Source data Start Marker

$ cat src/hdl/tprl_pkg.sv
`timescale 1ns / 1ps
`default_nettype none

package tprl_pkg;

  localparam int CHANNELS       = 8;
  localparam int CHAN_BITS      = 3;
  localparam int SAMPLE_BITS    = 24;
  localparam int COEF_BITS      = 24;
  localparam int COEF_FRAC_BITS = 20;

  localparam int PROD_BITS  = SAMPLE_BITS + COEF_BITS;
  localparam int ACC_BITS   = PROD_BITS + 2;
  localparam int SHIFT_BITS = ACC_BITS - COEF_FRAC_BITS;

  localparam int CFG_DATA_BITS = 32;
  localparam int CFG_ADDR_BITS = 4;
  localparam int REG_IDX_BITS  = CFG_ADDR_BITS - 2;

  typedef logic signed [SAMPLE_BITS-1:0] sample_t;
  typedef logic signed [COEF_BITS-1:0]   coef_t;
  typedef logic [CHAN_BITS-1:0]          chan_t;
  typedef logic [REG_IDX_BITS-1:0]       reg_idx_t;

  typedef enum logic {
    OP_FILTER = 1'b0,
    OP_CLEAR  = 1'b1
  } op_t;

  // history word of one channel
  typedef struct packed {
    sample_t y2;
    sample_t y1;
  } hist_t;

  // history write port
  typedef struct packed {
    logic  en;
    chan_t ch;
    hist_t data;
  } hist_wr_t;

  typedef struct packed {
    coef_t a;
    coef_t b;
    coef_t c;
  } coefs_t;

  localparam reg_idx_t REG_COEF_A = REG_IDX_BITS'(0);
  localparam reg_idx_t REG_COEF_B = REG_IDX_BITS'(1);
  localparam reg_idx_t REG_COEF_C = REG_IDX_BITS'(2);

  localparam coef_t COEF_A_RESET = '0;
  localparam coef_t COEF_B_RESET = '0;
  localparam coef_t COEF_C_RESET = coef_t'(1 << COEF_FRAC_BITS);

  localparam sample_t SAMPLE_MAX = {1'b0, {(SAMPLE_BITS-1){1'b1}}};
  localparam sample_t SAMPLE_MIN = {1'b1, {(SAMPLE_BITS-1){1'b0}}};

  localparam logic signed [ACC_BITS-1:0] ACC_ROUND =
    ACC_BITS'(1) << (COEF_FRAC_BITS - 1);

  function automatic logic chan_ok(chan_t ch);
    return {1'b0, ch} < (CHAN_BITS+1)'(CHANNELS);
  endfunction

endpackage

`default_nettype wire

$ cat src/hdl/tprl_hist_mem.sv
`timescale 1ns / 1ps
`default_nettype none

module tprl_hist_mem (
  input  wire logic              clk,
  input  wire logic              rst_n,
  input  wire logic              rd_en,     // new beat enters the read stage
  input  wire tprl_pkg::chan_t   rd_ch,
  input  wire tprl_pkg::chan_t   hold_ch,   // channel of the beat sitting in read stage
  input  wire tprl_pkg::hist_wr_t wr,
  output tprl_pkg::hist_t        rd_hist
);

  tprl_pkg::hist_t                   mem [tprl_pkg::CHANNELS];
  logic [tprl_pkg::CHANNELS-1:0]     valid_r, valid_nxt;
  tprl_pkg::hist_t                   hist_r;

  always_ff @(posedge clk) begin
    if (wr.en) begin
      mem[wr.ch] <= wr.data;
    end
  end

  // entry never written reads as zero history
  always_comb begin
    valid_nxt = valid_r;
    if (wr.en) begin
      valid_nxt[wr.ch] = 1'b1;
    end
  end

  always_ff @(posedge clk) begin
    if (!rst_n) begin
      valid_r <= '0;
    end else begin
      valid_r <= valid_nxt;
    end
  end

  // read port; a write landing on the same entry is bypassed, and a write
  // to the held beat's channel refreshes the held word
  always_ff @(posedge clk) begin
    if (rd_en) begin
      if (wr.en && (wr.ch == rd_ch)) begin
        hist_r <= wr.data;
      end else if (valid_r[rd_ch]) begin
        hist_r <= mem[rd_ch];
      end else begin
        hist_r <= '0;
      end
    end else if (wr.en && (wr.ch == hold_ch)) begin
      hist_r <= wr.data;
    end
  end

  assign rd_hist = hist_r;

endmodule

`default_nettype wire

Source data End Marker
Source data Start Marker

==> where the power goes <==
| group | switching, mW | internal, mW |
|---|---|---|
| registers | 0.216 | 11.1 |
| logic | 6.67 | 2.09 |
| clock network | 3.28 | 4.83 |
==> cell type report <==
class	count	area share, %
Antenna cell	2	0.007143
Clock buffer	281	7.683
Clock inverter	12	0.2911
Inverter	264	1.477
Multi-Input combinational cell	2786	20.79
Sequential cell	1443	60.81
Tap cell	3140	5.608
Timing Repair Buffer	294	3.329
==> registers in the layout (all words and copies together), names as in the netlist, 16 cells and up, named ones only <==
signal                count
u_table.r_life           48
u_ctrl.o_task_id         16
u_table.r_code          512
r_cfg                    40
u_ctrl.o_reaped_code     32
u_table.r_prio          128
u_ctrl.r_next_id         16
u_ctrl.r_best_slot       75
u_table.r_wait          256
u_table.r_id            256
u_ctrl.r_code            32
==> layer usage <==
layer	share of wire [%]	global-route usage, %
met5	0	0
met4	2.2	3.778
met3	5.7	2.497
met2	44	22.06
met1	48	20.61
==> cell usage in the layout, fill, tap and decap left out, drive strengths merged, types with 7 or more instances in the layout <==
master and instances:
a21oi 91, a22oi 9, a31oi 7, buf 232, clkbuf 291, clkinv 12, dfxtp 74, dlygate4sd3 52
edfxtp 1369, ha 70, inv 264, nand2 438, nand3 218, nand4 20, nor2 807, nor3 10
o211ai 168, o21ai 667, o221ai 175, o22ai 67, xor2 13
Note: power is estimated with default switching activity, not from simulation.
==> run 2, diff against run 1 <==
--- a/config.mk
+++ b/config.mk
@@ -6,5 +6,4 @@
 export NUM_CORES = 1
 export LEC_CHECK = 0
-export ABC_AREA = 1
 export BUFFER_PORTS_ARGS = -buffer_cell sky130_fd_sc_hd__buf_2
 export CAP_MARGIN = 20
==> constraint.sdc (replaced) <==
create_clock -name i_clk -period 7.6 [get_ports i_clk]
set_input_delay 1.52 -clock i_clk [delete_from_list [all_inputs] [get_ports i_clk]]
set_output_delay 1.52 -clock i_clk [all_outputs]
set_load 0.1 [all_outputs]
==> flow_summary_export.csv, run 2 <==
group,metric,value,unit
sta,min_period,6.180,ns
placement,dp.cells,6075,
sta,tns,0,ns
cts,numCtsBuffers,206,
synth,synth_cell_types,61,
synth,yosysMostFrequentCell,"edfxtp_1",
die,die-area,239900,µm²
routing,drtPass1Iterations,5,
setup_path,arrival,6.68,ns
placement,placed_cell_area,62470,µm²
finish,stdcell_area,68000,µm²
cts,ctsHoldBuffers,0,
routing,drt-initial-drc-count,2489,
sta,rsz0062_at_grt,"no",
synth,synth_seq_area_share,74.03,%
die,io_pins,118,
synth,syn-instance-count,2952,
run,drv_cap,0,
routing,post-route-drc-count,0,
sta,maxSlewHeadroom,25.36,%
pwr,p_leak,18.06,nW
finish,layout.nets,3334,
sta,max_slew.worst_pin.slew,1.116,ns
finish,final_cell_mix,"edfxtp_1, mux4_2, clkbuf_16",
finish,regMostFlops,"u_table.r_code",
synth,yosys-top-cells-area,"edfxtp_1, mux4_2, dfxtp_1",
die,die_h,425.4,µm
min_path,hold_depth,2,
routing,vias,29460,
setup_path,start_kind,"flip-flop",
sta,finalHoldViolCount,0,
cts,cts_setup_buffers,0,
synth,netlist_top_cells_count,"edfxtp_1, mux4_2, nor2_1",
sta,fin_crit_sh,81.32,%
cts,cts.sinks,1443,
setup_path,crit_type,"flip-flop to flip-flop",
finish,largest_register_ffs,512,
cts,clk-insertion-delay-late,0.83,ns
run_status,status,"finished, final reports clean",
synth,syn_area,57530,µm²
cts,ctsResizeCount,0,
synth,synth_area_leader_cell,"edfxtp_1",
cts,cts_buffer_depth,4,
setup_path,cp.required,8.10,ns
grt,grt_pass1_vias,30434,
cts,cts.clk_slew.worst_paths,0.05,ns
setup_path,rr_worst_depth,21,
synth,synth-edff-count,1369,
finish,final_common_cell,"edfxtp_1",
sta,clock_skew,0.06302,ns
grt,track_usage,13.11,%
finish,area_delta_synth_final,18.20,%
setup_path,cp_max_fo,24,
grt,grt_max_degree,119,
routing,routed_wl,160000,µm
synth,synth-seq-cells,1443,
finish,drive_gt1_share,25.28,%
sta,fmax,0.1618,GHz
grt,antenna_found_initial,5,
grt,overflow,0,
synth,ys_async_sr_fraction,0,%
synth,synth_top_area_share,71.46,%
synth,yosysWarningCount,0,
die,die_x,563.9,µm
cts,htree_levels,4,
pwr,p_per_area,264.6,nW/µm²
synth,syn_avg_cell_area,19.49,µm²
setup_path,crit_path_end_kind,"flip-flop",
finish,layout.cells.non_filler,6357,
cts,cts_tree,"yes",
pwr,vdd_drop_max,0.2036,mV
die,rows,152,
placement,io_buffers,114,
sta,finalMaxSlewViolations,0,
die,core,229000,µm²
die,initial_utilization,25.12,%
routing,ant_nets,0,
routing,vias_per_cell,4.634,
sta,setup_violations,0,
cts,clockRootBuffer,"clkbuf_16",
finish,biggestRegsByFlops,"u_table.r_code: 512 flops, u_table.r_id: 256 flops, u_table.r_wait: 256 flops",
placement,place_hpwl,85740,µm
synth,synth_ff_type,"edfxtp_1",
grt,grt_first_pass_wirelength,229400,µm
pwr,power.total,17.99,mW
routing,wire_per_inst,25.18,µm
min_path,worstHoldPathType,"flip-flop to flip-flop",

Source data End Marker
Source data Start Marker

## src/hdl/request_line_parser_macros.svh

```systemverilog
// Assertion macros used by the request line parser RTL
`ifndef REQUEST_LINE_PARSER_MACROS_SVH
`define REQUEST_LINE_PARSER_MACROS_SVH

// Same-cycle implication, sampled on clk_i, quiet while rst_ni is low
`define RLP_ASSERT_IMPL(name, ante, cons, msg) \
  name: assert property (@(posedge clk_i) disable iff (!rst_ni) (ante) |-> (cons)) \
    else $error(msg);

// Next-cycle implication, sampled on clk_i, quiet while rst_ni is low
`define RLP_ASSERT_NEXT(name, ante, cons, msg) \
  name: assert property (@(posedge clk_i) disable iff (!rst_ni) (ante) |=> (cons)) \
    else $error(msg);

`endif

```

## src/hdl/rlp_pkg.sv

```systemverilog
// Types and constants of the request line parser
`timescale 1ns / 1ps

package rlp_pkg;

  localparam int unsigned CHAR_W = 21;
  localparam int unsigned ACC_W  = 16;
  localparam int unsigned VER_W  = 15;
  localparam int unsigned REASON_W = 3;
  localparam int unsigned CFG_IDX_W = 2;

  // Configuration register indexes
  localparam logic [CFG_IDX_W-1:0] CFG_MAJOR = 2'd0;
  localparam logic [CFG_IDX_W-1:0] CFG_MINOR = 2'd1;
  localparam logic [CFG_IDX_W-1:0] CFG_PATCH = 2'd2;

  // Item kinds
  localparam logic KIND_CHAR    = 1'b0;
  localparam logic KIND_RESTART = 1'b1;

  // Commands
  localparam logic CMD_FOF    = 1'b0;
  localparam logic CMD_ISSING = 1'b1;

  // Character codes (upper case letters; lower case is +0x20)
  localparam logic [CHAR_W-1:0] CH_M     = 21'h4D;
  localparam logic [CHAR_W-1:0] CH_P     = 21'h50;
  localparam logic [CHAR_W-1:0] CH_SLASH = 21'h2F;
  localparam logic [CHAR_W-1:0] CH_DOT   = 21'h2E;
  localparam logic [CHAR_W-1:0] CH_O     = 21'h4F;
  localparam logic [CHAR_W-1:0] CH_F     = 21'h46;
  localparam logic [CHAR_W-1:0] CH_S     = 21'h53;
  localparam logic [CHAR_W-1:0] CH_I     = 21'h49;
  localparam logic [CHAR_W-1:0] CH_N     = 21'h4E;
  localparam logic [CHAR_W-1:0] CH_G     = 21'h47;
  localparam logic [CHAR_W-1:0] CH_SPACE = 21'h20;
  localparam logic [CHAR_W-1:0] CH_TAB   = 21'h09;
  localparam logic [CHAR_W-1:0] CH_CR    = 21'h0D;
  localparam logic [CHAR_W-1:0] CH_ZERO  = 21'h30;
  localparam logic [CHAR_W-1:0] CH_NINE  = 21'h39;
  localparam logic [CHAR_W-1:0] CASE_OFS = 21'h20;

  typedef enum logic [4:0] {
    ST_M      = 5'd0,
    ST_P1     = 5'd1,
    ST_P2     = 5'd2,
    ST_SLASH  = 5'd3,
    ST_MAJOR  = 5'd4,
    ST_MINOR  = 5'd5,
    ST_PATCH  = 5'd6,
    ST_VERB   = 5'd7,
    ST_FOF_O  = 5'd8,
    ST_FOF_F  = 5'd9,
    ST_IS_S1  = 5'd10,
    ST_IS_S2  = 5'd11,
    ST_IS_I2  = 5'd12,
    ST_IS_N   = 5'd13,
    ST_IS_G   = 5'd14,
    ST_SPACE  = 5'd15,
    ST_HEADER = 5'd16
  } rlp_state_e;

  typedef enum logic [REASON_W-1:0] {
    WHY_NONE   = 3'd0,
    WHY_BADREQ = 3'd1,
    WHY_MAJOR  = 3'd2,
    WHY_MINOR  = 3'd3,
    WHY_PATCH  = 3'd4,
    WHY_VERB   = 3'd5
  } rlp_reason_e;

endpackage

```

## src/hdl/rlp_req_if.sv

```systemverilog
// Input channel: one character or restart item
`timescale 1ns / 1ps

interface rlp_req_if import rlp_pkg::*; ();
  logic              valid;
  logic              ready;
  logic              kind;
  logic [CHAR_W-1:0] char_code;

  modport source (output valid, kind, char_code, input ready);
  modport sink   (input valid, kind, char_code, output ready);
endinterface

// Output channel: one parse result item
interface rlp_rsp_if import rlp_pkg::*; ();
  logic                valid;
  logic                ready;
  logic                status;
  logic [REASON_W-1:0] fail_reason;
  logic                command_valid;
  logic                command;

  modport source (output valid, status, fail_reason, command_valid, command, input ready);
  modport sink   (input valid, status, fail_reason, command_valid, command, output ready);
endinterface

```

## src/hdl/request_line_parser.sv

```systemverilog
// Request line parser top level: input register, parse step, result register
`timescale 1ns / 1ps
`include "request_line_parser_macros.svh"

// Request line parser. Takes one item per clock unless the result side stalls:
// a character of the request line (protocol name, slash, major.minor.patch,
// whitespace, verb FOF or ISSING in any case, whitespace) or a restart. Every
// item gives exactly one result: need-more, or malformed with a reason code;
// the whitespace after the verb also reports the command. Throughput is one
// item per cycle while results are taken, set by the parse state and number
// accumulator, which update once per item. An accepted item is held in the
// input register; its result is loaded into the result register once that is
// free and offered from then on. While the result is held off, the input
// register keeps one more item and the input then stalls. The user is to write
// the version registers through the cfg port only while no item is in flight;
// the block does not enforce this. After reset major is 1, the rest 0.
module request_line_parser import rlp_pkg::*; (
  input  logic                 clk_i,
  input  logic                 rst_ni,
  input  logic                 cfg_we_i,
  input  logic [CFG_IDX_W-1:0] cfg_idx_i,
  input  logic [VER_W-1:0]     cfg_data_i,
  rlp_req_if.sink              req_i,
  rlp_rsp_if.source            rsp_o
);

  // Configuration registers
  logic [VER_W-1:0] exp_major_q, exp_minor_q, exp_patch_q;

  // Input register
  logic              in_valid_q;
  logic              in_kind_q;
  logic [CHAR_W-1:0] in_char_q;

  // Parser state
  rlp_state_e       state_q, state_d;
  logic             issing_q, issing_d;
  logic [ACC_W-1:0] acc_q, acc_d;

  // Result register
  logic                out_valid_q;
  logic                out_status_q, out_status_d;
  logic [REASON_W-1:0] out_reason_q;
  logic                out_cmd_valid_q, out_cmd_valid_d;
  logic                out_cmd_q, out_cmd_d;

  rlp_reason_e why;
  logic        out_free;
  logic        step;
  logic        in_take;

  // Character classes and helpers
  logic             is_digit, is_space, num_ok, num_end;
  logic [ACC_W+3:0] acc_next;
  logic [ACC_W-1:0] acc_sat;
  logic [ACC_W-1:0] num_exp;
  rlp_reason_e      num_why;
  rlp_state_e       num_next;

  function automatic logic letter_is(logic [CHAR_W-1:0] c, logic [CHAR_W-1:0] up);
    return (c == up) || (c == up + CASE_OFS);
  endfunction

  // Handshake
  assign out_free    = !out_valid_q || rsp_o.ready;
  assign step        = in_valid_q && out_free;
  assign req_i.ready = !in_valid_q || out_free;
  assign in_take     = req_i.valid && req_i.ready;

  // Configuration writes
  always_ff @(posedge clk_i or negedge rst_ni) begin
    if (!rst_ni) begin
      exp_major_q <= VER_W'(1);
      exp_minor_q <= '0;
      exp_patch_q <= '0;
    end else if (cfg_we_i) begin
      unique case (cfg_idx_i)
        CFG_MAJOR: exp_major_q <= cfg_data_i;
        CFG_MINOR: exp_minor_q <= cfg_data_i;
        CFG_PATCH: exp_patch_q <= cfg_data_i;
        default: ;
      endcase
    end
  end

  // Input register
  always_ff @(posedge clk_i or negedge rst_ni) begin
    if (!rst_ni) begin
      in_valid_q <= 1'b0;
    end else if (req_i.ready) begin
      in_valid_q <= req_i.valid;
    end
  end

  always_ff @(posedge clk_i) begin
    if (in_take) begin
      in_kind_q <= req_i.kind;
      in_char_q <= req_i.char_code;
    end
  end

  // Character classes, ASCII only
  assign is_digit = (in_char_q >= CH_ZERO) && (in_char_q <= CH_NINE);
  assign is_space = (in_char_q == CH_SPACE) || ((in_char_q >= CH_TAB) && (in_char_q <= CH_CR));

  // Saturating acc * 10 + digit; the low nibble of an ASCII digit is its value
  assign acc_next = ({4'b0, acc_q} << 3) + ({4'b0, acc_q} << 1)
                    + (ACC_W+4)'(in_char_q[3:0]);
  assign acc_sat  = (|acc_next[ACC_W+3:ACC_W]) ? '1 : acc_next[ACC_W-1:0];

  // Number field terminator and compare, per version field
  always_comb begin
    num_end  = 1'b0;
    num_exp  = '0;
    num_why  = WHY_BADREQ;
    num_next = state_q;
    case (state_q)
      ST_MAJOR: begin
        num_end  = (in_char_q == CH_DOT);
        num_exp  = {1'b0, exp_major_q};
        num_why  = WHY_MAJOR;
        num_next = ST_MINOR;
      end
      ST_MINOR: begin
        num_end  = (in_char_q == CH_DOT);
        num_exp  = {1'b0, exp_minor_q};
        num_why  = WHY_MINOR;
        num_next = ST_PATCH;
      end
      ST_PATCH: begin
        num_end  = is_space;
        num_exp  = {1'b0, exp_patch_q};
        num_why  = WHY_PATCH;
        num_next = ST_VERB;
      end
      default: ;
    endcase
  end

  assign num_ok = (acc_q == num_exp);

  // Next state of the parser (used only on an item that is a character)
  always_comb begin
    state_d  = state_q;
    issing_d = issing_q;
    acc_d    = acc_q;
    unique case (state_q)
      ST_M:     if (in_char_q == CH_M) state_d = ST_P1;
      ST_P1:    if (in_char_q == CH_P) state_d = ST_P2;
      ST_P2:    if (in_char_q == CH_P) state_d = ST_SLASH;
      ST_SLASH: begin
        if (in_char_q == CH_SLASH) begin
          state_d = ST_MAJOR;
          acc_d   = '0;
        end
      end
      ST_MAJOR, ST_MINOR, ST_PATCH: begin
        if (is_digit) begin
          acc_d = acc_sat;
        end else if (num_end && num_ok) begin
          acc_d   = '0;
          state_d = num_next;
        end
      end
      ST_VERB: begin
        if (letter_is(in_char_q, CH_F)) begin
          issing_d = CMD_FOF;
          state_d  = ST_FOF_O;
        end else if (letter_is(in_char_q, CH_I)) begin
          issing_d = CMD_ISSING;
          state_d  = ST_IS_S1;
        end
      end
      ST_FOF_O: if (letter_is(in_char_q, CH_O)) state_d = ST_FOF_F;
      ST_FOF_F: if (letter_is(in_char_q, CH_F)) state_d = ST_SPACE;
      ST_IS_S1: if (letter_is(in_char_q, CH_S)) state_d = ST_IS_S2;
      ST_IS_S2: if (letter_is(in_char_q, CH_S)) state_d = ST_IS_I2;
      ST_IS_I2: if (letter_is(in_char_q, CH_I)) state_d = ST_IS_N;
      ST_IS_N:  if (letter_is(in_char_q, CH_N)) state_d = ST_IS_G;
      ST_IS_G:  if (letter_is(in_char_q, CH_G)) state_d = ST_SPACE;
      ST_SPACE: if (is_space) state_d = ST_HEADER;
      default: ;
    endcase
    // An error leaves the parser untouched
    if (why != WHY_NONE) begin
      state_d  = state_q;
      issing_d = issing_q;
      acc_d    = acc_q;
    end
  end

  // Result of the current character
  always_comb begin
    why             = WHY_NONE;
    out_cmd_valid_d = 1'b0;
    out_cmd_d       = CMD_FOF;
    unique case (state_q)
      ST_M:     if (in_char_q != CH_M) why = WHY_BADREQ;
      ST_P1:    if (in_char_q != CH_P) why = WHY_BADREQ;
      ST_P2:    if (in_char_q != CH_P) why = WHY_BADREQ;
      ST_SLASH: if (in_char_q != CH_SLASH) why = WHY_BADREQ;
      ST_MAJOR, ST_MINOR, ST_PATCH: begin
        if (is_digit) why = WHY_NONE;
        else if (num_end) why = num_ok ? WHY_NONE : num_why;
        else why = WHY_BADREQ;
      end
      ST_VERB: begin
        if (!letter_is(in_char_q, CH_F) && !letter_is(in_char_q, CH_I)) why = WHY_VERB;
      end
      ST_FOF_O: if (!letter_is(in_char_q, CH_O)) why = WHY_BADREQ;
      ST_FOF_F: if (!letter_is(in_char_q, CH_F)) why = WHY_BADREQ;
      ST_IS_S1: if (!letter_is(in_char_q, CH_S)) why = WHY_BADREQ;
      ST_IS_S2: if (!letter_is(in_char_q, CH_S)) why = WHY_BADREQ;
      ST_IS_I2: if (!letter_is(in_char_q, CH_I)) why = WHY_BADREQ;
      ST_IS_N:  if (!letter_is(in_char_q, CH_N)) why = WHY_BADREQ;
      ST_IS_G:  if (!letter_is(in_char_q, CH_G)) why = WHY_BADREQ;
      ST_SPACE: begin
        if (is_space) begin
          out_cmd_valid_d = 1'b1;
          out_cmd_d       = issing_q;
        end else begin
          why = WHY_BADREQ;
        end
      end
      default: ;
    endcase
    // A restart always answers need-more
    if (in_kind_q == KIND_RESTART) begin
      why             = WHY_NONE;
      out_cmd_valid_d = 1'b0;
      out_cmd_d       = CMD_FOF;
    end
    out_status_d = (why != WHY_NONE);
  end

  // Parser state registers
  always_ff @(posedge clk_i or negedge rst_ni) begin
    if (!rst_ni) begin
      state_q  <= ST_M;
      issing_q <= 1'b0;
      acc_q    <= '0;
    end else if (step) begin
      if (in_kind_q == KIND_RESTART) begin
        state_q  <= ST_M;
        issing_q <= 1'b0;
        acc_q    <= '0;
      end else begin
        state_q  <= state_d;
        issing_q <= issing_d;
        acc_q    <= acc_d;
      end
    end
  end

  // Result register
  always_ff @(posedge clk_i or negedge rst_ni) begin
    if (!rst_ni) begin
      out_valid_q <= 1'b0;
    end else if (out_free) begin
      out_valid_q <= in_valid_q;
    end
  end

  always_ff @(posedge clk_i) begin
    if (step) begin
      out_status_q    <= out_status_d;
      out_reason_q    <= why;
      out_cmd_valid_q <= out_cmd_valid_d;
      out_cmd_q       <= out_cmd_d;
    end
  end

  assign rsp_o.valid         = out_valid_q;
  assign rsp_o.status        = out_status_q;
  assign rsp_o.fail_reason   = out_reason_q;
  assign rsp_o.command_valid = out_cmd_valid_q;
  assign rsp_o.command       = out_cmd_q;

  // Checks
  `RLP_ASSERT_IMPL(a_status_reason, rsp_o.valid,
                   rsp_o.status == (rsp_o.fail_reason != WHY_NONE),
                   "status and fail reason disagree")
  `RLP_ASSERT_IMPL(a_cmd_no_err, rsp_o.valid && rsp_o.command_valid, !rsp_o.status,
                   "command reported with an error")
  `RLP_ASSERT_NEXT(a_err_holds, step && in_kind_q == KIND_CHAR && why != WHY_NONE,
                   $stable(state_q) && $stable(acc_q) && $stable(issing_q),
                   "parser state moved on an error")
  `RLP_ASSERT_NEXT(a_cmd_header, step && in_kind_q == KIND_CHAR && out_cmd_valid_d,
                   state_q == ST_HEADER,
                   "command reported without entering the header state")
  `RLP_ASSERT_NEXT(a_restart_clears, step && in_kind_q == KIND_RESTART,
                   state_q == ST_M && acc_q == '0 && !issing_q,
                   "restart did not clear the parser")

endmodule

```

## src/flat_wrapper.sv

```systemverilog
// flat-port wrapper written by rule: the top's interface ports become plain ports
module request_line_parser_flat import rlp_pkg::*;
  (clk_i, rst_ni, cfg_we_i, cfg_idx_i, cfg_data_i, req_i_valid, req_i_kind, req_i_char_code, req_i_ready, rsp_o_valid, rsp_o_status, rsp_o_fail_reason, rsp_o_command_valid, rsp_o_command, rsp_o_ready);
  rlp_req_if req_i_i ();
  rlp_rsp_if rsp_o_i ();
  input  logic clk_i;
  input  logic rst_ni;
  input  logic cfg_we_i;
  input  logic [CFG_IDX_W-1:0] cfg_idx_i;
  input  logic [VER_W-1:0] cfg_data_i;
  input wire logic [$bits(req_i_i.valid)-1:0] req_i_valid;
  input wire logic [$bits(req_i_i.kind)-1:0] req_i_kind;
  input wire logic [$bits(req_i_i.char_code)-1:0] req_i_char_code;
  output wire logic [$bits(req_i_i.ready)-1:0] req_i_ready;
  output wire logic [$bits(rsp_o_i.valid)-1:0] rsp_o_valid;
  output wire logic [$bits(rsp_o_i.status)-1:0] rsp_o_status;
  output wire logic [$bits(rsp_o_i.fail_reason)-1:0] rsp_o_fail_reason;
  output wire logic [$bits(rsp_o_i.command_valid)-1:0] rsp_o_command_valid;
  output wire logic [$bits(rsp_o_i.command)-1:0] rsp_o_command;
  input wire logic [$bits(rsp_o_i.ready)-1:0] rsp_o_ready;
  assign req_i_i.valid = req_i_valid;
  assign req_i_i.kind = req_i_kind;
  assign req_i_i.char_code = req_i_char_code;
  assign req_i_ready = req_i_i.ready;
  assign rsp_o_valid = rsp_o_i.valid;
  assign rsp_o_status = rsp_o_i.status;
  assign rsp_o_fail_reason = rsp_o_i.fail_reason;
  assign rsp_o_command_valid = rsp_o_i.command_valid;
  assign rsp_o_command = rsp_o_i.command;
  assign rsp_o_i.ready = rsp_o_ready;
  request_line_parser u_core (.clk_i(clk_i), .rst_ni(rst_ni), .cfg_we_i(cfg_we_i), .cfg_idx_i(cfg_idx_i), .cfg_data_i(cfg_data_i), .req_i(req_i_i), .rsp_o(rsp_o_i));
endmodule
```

Source data End Marker

__Exercise__:
Could you restate, word for word, the lines above from the one with "synth,synth_top_area_share,71.46,%" to the one with "die,initial_utilization,25.12,%", both included?

__Answer section__:
synth,synth_top_area_share,71.46,%
synth,yosysWarningCount,0,
die,die_x,563.9,µm
cts,htree_levels,4,
pwr,p_per_area,264.6,nW/µm²
synth,syn_avg_cell_area,19.49,µm²
setup_path,crit_path_end_kind,"flip-flop",
finish,layout.cells.non_filler,6357,
cts,cts_tree,"yes",
pwr,vdd_drop_max,0.2036,mV
die,rows,152,
placement,io_buffers,114,
sta,finalMaxSlewViolations,0,
die,core,229000,µm²
die,initial_utilization,25.12,%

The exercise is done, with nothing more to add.